One-Pass Distribution Sketch for Measuring Data Heterogeneity in Federated Learning
Authors: Zichang Liu, Zhaozhuo Xu, Benjamin Coleman, Anshumali Shrivastava
NeurIPS 2023 | Conference PDF | Archive PDF | Plain Text | LLM Run Details
| Reproducibility Variable | Result | LLM Response |
|---|---|---|
| Research Type | Experimental | In this section, we conduct empirical evaluations to answer three questions: (1) Does the one-pass sketch distance reflect the differences between distributions? (2) Does the sketch distance help convergence in FL, and (3) Does the sketch distance retrieve the best-personalized models?
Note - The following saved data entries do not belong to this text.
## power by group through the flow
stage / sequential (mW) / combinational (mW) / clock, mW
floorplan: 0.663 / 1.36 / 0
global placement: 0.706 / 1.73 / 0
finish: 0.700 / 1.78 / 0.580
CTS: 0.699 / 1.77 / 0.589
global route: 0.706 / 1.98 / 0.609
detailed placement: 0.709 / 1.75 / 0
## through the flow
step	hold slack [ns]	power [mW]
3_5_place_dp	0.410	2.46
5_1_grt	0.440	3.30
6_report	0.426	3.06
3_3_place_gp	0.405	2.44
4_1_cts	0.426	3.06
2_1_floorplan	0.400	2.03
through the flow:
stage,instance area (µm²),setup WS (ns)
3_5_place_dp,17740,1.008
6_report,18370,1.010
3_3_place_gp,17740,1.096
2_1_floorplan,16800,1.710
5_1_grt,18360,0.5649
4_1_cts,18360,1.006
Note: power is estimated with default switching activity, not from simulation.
To answer these three questions, we conducted three sets of experiments. |
| Researcher Affiliation | Collaboration | Zichang Liu Rice University zichangliu@rice.edu Zhaozhuo Xu Stevens Institute of Technology zxu79@stevens.edu Benjamin Coleman Rice University benjamin.ray.coleman@gmail.com Anshumali Shrivastava Rice University & Third AI Corp. anshumali@rice.edu ... Now with Google Deep Mind. |
| Pseudocode | Yes | Algorithm 1 One-Pass Distribution Sketch |
| Open Source Code | Yes | Code is available at https://github.com/lzcemma/RACE_Distance |
| Open Datasets | Yes | Dataset: We evaluate Algorithm 3 and Algorithm 2 on both vision and language datasets. For visual classification, we use the MNIST dataset [51] and FEMNIST [52]. ... We also use the Shakespeare next-character prediction dataset [6] for language-based FL. |
| Dataset Splits | No | The paper mentions 'train' and 'test' sets but does not explicitly provide details about a 'validation' set or split. |
| Hardware Specification | Yes | Our FL codebase, including FL workflow, LSH functions, and proposed algorithms, is implemented on Py Torch [55]. We test Algorithm 3 and Algorithm 2 on a server with 8 Nvidia Tesla V100 GPU and a 48-core/96-thread processor (Intel(R) Xeon(R) Gold 5220R CPU @ 2.20GHz). |
| Software Dependencies | No | Our FL codebase, including FL workflow, LSH functions, and proposed algorithms, is implemented on Py Torch [55]. |
| Experiment Setup | Yes | For the MNIST dataset (both MNIST and MNIST Uniform + Direchlet), both Algorithm 3 and Fedavg are trained by 200 rounds. In each round, K = 3 clients are selected from L active clients. Next, each client is trained for 20 epochs with batch size 32 and learning rate η = 0.0001. |